Google Flights Scraper API: Extract Live Flight Data

A working guide to building a Google Flights scraper with the ScrapingBee Google Flights Scraper API. Google Flights renders prices, routes, and schedules with JavaScript and sits behind aggressive anti-bot protection, so a plain HTTP request returns almost nothing usable. This repo shows how a managed Google Flights API hands off proxy rotation, headless rendering, and structured extraction, and returns clean data from a single call.

curl "https://app.scrapingbee.com/api/v1/?api_key=YOUR_API_KEY&url=https%3A%2F%2Fwww.google.com%2Ftravel%2Fflights&render_js=true&premium_proxy=true"

You need a ScrapingBee API key. The free tier gives you 1,000 credits with no card required: scrapingbee.com.
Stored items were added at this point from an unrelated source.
--- src/common/soc_consts.svh ---
`ifndef SOC_CONSTS_SVH
`define SOC_CONSTS_SVH

// data ram, 32-bit words
`define RAM_BASE           64'h0000_0000_0000_1000
`define RAM_WORDS          1024
`define RAM_INDEX_W        10

// read-only key code register
`define KEY_ADDR           64'h0000_0000_0000_0F00

// plic, priority of id n at base + 4*n
`define PLIC_BASE          64'h0000_0000_0C00_0000
`define PLIC_PENDING       (`PLIC_BASE + 64'h1000)

// enable word per context
`define PLIC_ENABLE        (`PLIC_BASE + 64'h2000)
`define PLIC_CTX_EN_STRIDE 64'h80

// threshold and claim per context
`define PLIC_THRESHOLD     (`PLIC_BASE + 64'h20_0000)
`define PLIC_CLAIM         (`PLIC_THRESHOLD + 64'h4)
`define PLIC_CTX_STRIDE    64'h1000

// id 0 is reserved for no interrupt
`define PLIC_SOURCES       6

`endif

--- src/common/soc_pkg.sv ---
package soc_pkg;

    // 64-bit address and data as the core sees the bus
    typedef logic [63:0] bus_word_t;

    // one word of the data ram
    typedef logic [31:0] ram_word_t;

    // load/store type from the core
    // stores reuse 000 to 011 as sb, sh, sw and sd
    typedef enum logic [2:0] {
        ls_lb  = 3'b000,
        ls_lh  = 3'b001,
        ls_lw  = 3'b010,
        ls_ld  = 3'b011,
        ls_lbu = 3'b100,
        ls_lhu = 3'b101,
        ls_lwu = 3'b110
    } ls_type_e;

    // decoded bus target
    typedef enum logic [3:0] {
        rgn_ram,
        rgn_key,
        rgn_plic_prio,
        rgn_plic_pend,
        rgn_plic_en0,
        rgn_plic_en1,
        rgn_plic_thr0,
        rgn_plic_thr1,
        rgn_plic_claim0,
        rgn_plic_claim1,
        rgn_none
    } region_e;

    // plic priority or threshold level
    typedef logic [2:0] prio_t;

    // plic source id, 0 means no source
    typedef logic [2:0] src_id_t;

endpackage

--- src/plic/plic_regs.sv ---
`timescale 1ns/100ps
`include "soc_consts.svh"

module plic_regs import soc_pkg::*; (
    input  logic                          CLOCK_50,
    input  logic                          KEY0,
    input  logic                          reg_write,
    input  region_e                       region,
    input  src_id_t                       plic_src,
    input  bus_word_t                     write_data,
    input  logic [`PLIC_SOURCES-1:0]      irq_sources,
    output prio_t [`PLIC_SOURCES-1:0]     prio,
    output logic [`PLIC_SOURCES-1:0]      pending,
    output logic [`PLIC_SOURCES-1:0]      enable0,
    output logic [`PLIC_SOURCES-1:0]      enable1,
    output prio_t                         threshold0,
    output prio_t                         threshold1,
    output bus_word_t                     reg_rdata
);

    localparam int PAD = 64 - `PLIC_SOURCES;

    always_ff @(posedge CLOCK_50 or negedge KEY0) begin
        if (!KEY0) begin
            prio       <= '0;
            pending    <= '0;
            enable0    <= '0;
            enable1    <= '0;
            threshold0 <= '0;
            threshold1 <= '0;
        end else begin
            // level sources, sticky until reset
            pending <= pending | irq_sources;
            if (reg_write) begin
                case (region)
                    rgn_plic_prio: prio[plic_src] <= prio_t'(write_data[2:0]);
                    rgn_plic_en0:  enable0 <= write_data[`PLIC_SOURCES-1:0];
                    rgn_plic_en1:  enable1 <= write_data[`PLIC_SOURCES-1:0];
                    rgn_plic_thr0: threshold0 <= prio_t'(write_data[2:0]);
                    rgn_plic_thr1: threshold1 <= prio_t'(write_data[2:0]);
                    // pending and claim are not writable
                    default: ;
                endcase
            end
        end
    end

    // read side, claim comes from the arbiters
    always_comb begin
        case (region)
            rgn_plic_prio: reg_rdata = {61'd0, prio[plic_src]};
            rgn_plic_pend: reg_rdata = {{PAD{1'b0}}, pending};
            rgn_plic_en0:  reg_rdata = {{PAD{1'b0}}, enable0};
            rgn_plic_en1:  reg_rdata = {{PAD{1'b0}}, enable1};
            rgn_plic_thr0: reg_rdata = {61'd0, threshold0};
            rgn_plic_thr1: reg_rdata = {61'd0, threshold1};
            default:       reg_rdata = '0;
        endcase
    end

endmodule

--- config.mk ---
export PLATFORM = sky130hd
export DESIGN_NAME = plic_regs
export DESIGN_NICKNAME = d
export VERILOG_FILES = /design/src/common/soc_pkg.sv /design/src/plic/plic_regs.sv
export VERILOG_INCLUDE_DIRS = /design/src /design/src/common
export SDC_FILE = /design/constraint.sdc
export NUM_CORES = 1
export LEC_CHECK = 0
export BUFFER_PORTS_ARGS = -buffer_cell sky130_fd_sc_hd__buf_4
export CAP_MARGIN = 20
export CORE_MARGIN = 2
export CORE_UTILIZATION = 40
export DETAILED_ROUTE_END_ITERATION = 10
export GPL_ROUTABILITY_DRIVEN = 0
export GPL_TIMING_DRIVEN = 0
export PLACE_DENSITY = 0.93
export REMOVE_ABC_BUFFERS = 1
export SLEW_MARGIN = 30
export SYNTH_ARGS = -nofsm -noshare
export SYNTH_HDL_FRONTEND = slang
export SYNTH_SLANG_ARGS = --single-unit
--- constraint.sdc ---
create_clock -name CLOCK_50 -period 1.3 [get_ports CLOCK_50]
set_clock_uncertainty 0.1 [all_clocks]
set_input_delay 0.065 -clock CLOCK_50 [delete_from_list [all_inputs] [get_ports CLOCK_50]]
set_output_delay 0.065 -clock CLOCK_50 [all_outputs]
set_load 0.03 [all_outputs]
Yosys cells after proc, flatten, opt, wreduce, memory -nomap -nowiden
Index checks and enable logic that the tools add are counted.
- output and inout bits: 106
- bits of input ports: 80
- register bits after elaboration: 42
- logic and storage cells: 32
- order comparisons: 2
- equality and inequality tests: 6
- reduce and logical (&&, ||, !) cells: 6
- muxes and demuxes: 6
- bitwise logic cells: 1
- operators by type and width (cell ; count):
    6-bit case mux with 6 select lines ; 1
    18-bit bitwise mux ; 1
    4-bit by 3-bit equality test with 1-bit output, second input constant ; 4
    2-bit AND reduction ; 5
    3-bit binary-select mux with 3-bit select ; 1
    3-bit demux with 3-bit select ; 1
    4-bit by 2-bit equality test with 1-bit output, second input constant ; 2
    3-bit two-way mux ; 2
    6-bit bitwise OR ; 1
    3-bit by 4-bit less-than comparator with 1-bit output, second input constant ; 1
    3-bit by 1-bit >= comparator with 1-bit output, second input constant ; 1
    1-bit logical AND ; 1

Longest topological paths before layout
Gate-level depths: netlist of run 1.
- depth after elaboration: 5
- mapped depth: 4
- gate-level depth less buffers: 3

Worst setup path before layout of run 1
OpenSTA, ideal clock, no wires.
- path type: reg2out
- from: register prio[9] (netlist name)
- to: output port reg_rdata[0]
- setup slack: -0.243 ns
- required time: 1.135 ns
- path buffers: 0
- cell stages (with the launch flop): 4
- arrival: 1.378 ns
- cell sequence: dfrtp_1 > mux4_2 > a22oi_1 > o211ai_1
- cells in the longest elaborated chain, start to end: 3
- RTL lines (item ; RTL line ; RTL):
    start, declared ; plic_regs.sv:12 ; output prio_t [`PLIC_SOURCES-1:0] prio,
    start signal, assigned by index ; plic_regs.sv:36 ; rgn_plic_prio: prio[plic_src] <= prio_t'(write_data[2:0]);
    3-bit binary-select mux with 3-bit select ; plic_regs.sv:51 ; rgn_plic_prio: reg_rdata = {61'd0, prio[plic_src]};
    3-bit two-way mux (not written as such) ; plic_regs.sv:51 ;
    6-bit case mux with 6 select lines ; plic_regs.sv:50 ; case (region)
    end, declared ; plic_regs.sv:18 ; output bus_word_t reg_rdata
No other way between the ends. The select of a mux whose other input is x is not followed.

Worst setup path after layout of run 1
- from: register prio[11] (netlist name)
- to: output port reg_rdata[2]
Same word-level chain as after synthesis.

==> metrics.md, run 1 <==
| Metric | Value |
|---|---|
| Maximum clock path buffer count | 2 |
| Mux cell area share after synthesis | 0.213 |
| Initial antenna violation count | 0 |
| Mapped Cells | approximately 190 |
| Largest family of logic cells by synthesized area | multiplexers |
| Critical Path Fanout Max | 2 |
| Antenna diodes | 0 |
| Drt pass-1 iters | 4 |
| Via density | ~4.8 |
| Largest net degree at the start of global routing | between 40 and 50 |
| Final cell count without fillers | 360 |
| XOR/XNOR Fraction of Synth Area | 0 |
| Die area | approximately 6600 um2 |
| Yosys cell types | 24 |
| Setup WS post-layout | -498 ps |
| Worst vdd ir | about 0.84 mV |
| Adder-Cell Fraction of Synth Area | 0 |
| Gr ovfl total | 0 |
| Total wire length | 5.36 mm |
| Starting DRT DRC Count | slightly above 80 |
| All-Layer GR Usage | 0.169 |
| Violated checks | setup timing |
| CTS sink cnt | 42 |
| Dpl hpwl | around 3.9 mm |
| EDFF count, synth | 0 |
| Cell Pwr Density | 1240 nW/um2 |
| Routed wl met3 | around 360 um |
| Synth top area share | 0.441 |
| DR WL/cell | around 15 um |
| CTS tree | done |
| CTS buffer count | 5 |
| Sequential share of the synthesized area | 0.441 |
| Synth area leaders | dfrtp_1, mux2_2, buf_4, mux4_2, a222oi_1 |
| Lkg Pwr | roughly 1.5 nW |
| Simple-gate portion of the synthesized area | 0.0930 |
| I/O pins | between 150 and 200 |
| Highest metal used | met4 |
| Dpl ws | -254 ps |
| Max cap viols | 0 |
| Initial Util | 0.407 |
| Top post-synthesis cells by count | buf_4, dfrtp_1, mux2_2 |
| Most frequent cell after synthesis | buf_4 |
| Asr flop ratio synth | 1.00 |
| F_max | ~0.56 GHz |
| Met2 routed WL | 2.76 mm |
| CTS H-tree lvls | 2 |
| Max-slew violations | 0 |
| Crit path arrival time | 1630 ps |
| Post-DP Area | approximately 2800 um2 |
| Ys flop type | dfrtp_1 |
| Layout Utilization | 0.521 |
| Status | finished with violations |
| Worst slew pin tran | 528 ps |
| Die W | 81.2 um |
| Critical path class | reg -> out |
| Layout cells sized above 1 | 0.498 |
| Setup TNS | -1810 ps |
| Synth Area in Compound Gates | 0.0536 |
| Type of the tightest min-delay check | in -> reg |
| Relative slew slack | 0.648 |
| Placed cells | approximately 330 |
| Top cell type by total area after synthesis | dfrtp_1 |
| Vias in the first global route | roughly 1600 |
| YS warnings | 0 |
| Root buffer cell | clkbuf_8 |
| Worst Setup Start Kind | flip-flop |
| Synth Cell Area | 2380 um2 |
| Final nets | about 370 |
| Clk slew on worst S/H paths | approximately 80 ps |
| Layout area overhead | 28.0% |
| Overall die height | ~81 um |
| M1 WL | ~2.1 mm |
| Final setup fails | 6 |
| Fin crit period | 1800 ps |
| Finished Cell Area | just over 3000 um2 |
| WP data required | between 1000 and 1500 ps |
| # rows | 28 |
| Worst setup EP type | output port |
| Residual DRC | 0 |
| Worst-skew pair later-pin latency | approximately 290 ps |
| Filler cells | 507 |
| Final Hold Vio Count | 0 |
| Mean Syn Cell Area | about 12 um2 |
| Yosys reg bits | 42 |
| Core area | between 5000 and 6000 um2 |
| Crit share post-route | 1.38 |
| Port Buf Inserts | between 60 and 70 |
| Via Count | about 1700 |
| Final ANT Viol Nets | 0 |
| RSZ-0062 raised after global routing | yes |
| First-pass GRT wire length | approximately 8.2 mm |
[worst max-delay path, stage by stage (launching register included)]
cell and delay [ps]:
dfrtp_1 400, mux4_2 490, a22oi_2 160, o211ai_1 100, buf_4 190
[final cells by class]
class,count,area [um2],share of cell area
well taps,75,93.8,0.0308
inverters,4,15.0,0.00493
repair buffers,91,722,0.237
flip-flops and latches,42,1050,0.345
multi-input cells,141,1090,0.357
clock buffers,7,76.3,0.0251
[state kept, by name, summed over array words and instances, names as in the netlist]
register and flops:
prio 18, enable0 6, enable1 6, pending 6, threshold0 3, threshold1 3
[cells in the final DEF, fill, tap and decap left out, drive strengths merged]
cell type and n:
nor4b 2, conb 58, nand4b 3, dfrtp 42
nand4 3, buf 80, mux4 3, dlygate4sd3 11
nor2b 2, or2 6, o211ai 3, mux2 39
or4b 1, clkbuf 7, nor2 1, inv 4
a22oi 6, and4b 1, and4bb 3, a222oi 6
nand2 4
[routing by layer]
metal | GRT usage | vias up
met1 | 0.200 | 854
met5 | 0 | -
li1 | - | 763
met2 | 0.297 | 91
met4 | 0.0576 | 0
met3 | 0.0444 | 8
[cell families after synthesis]
group	count (synthesis)
other	1
AO/OA/AOI/OAI	15
AND/OR/NAND/NOR	26
multiplexers	42
flip-flops	42
buffers and inverters	67
[per-stage QoR]
step                total power [mW]  hold WS, ps
detailed placement              2.97        -20.6
floorplan                       2.46         -331
CTS                             3.80         2.41
global route                    3.97         18.1
global placement                2.94        -31.7
finish                          3.79         4.67
[power by group]
part | total [mW] | internal [mW] | switching, mW
logic | 1.39 | 0.514 | 0.879
registers | 1.62 | 1.48 | 0.136
clock network | 0.778 | 0.370 | 0.409
total | 3.79 | 2.37 | 1.42
[worst paths after layout]
kind,from,endpoint,slack (ps),cells past startpoint
worst min register to register,pending[1],pending[1],420,1
worst max register to register,prio[11],prio[11],160,3
worst max-delay path,prio[11],reg_rdata[2],-500,4
min in group asynchronous,KEY0,threshold0[2],200,2
max in group asynchronous,KEY0,prio[5],540,2
worst min-delay path,write_data[0],prio[15],5,2
[repair_timing]
item                                   CTS  global route
setup buffers                            9             2
gates resized for setup                  6             0
pin swaps                                4             3
endpoints found under the hold margin   58             0
setup endpoints to repair                6             6
hold buffers                            11             0
Note: power is estimated with default switching activity, not from simulation.
==> run 2: changes to the inputs <==
- MAX_ROUTING_LAYER: default -> met4
- clock period: 1.3 -> 2 ns (I/O delays scaled with it)
==> metrics.md, run 2 (same netlist as run 1, synthesis figures left out) <==
| Metric | Value |
|---|---|
| Status | complete, no violations |
| Layout cells sized above 1 | 0.469 |
| CTS sink cnt | 42 |
| Layout Utilization | 0.500 |
| Critical Path Fanout Max | 3 |
| Drt pass-1 iters | 4 |
| Setup TNS | 0 ps |
| Crit share post-route | 0.943 |
| Commonest non-fill, non-tap cell in the layout | buf_4 |
| Die area | ~6600 um2 |
| Register share of total power | 0.435 |
| Max reg flops | 18 |
| Layout area overhead | 23.0% |
| Port Buf Inserts | between 60 and 70 |
| Max cap viols | 0 |
| R2R setup slack | 1080 ps |
| Type of the tightest min-delay check | in -> reg |
| Worst setup EP type | output port |
| Post-CTS Setup Inserts | 0 |
| Hold Slack | 35.3 ps |
| Gr ovfl total | 0 |
| Starting DRT DRC Count | 58 |
| Max-slew violations | 0 |
| Root buffer cell | clkbuf_8 |
| Vias in the first global route | around 1600 |
| Antenna diodes | 0 |
| Final setup fails | 0 |
| # rows | 28 |
| Via Count | between 1500 and 2000 |
| Cell Pwr Density | a little over 800 nW/um2 |
| CTS resizes | 0 |
| CTS buffer count | 5 |
| Core area | between 5000 and 6000 um2 |
| Worst Setup Start Kind | flip-flop |
| Final Hold Vio Count | 0 |
| Largest net degree at the start of global routing | 43 |
| Comb pwr share | 0.359 |
| Maximum clock path buffer count | 2 |
| CTS H-tree lvls | 2 |
| Largest register by flop count | prio |
| Worst vdd ir | between 0.5 and 0.6 mV |
| Sw frac | 0.375 |
| Hold wc startpoint | write_data[2] |
| Highest metal used | met4 |
| NetSw | 0.912 mW |
| Most frequent cells in the layout | buf_4, conb_1, dfrtp_1 |
| Via density | 4.75 |
| WP data required | ~1800 ps |
| CTS tree | done |
| Reg area | roughly 1100 um2 |
| Total wire length | approximately 5 mm |
| Final nets | about 350 |
| First-pass GRT wire length | 7.94 mm |
| Reg2reg path depth | 1 |
| Overall die height | 81.2 um |
| Clk slew on worst S/H paths | 80 ps |
| Lkg Pwr | 1.46 nW |
| Int Pwr | about 1.5 mW |
| Met2 routed WL | 2.58 mm |
| Worst-skew pair later-pin latency | ~280 ps |
| Fin crit period | between 1500 and 2000 ps |
| Area occupied by multi-input gates | 1070 um2 |
| CP Launch Point | prio[9] |
| Initial antenna violation count | 0 |
| Hold endpoint | prio[17] |
| R2R Path Start | pending[2] |
| R2R Path End | pending[2] |
| Post-CTS Hold Buffers | 10 |
| Dpl hpwl | a little under 4 mm |
| I/O pins | between 150 and 200 |
| DR WL/cell | 14.8 um |
| All-Layer GR Usage | 0.168 |
| M1 WL | 2.17 mm |
| Clk network pwr share | 0.206 |
| Final ANT Viol Nets | 0 |
| RSZ-0062 raised after global routing | no |
| Crit path arrival time | around 1700 ps |
| Critical path class | reg -> out |
| Worst slew pin tran | 530 ps |
| Filler cells | 512 |
| Worst Hold Depth | 2 |
| Die W | 81.2 um |
| Relative slew slack | 0.647 |
| Residual DRC | 0 |
| Routed wl met3 | roughly 290 um |
| F_max | between 0.5 and 0.6 GHz |
| Initial Util | 0.407 |
[run 2: how the worst max path moves through the flow]
| stage | endpoint | slack (ps) | cells past startpoint |
|---|---|---|---|
| floorplan | reg_rdata[0] | 420 | 3 |
| finish | reg_rdata[0] | 110 | 4 |
| CTS | reg_rdata[0] | 90 | 4 |
| global placement | reg_rdata[1] | 430 | 4 |
| detailed placement | reg_rdata[0] | 410 | 4 |
| global route | reg_rdata[1] | 40 | 4 |
[run 2: routing by layer]
metal  vias to the layer above  GRT usage
met5                         -          -
met4                         0     0.0576
met3                         9     0.0344
met2                        90      0.283
met1                       817      0.201
li1                        738          -
[run 2: power by group through the flow]
| stage | Combinational (mW) | Clock (mW) | Sequential, mW |
|---|---|---|---|
| after detailed placement | 0.862 | 0 | 1.07 |
| after floorplan | 0.315 | 0 | 1.28 |
| final | 0.872 | 0.502 | 1.06 |
| after global placement | 0.851 | 0 | 1.06 |
| after CTS | 0.878 | 0.516 | 1.05 |
| after global routing | 0.926 | 0.545 | 1.07 |
[run 2: cell type report]
class	count	share of cell area
repair buffers	79	0.211
flip-flops and latches	42	0.359
multi-input cells	141	0.367
well taps	75	0.0321
inverters	4	0.00513
clock buffers	7	0.0261
[run 2: critical path: stages (launching register included)]
cell and delay [ps]:
dfrtp_1 400, mux4_2 480, a22oi_1 220, o211ai_1 120
buf_4 190
[run 2: through the flow]
stage               worst slack, ps  instances  instance area [um2]  power [mW]
floorplan                       422        187                 2140        1.60
global route                   43.2        348                 2930        2.54
CTS                            90.6        348                 2930        2.45
global placement                428        331                 2750        1.91
finish                          113        348                 2930        2.43
detailed placement              411        331                 2750        1.93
What the Google Flights API does

Google Flights is a price-comparison surface that aggregates fares from hundreds of airlines and online travel agencies. The data is valuable for fare monitoring, route research, competitive pricing, and travel dashboards, but Google does not publish an official public API for it.

A Google Flights scraper API closes that gap. Instead of running your own headless browser fleet and proxy pool, you send one HTTP request and the service does the hard parts:

Renders the JavaScript that loads fares and itineraries.
Rotates residential proxies so requests are not blocked.
Handles the anti-bot challenges Google serves to automated traffic.
Returns the rendered HTML, a screenshot, or structured JSON you define.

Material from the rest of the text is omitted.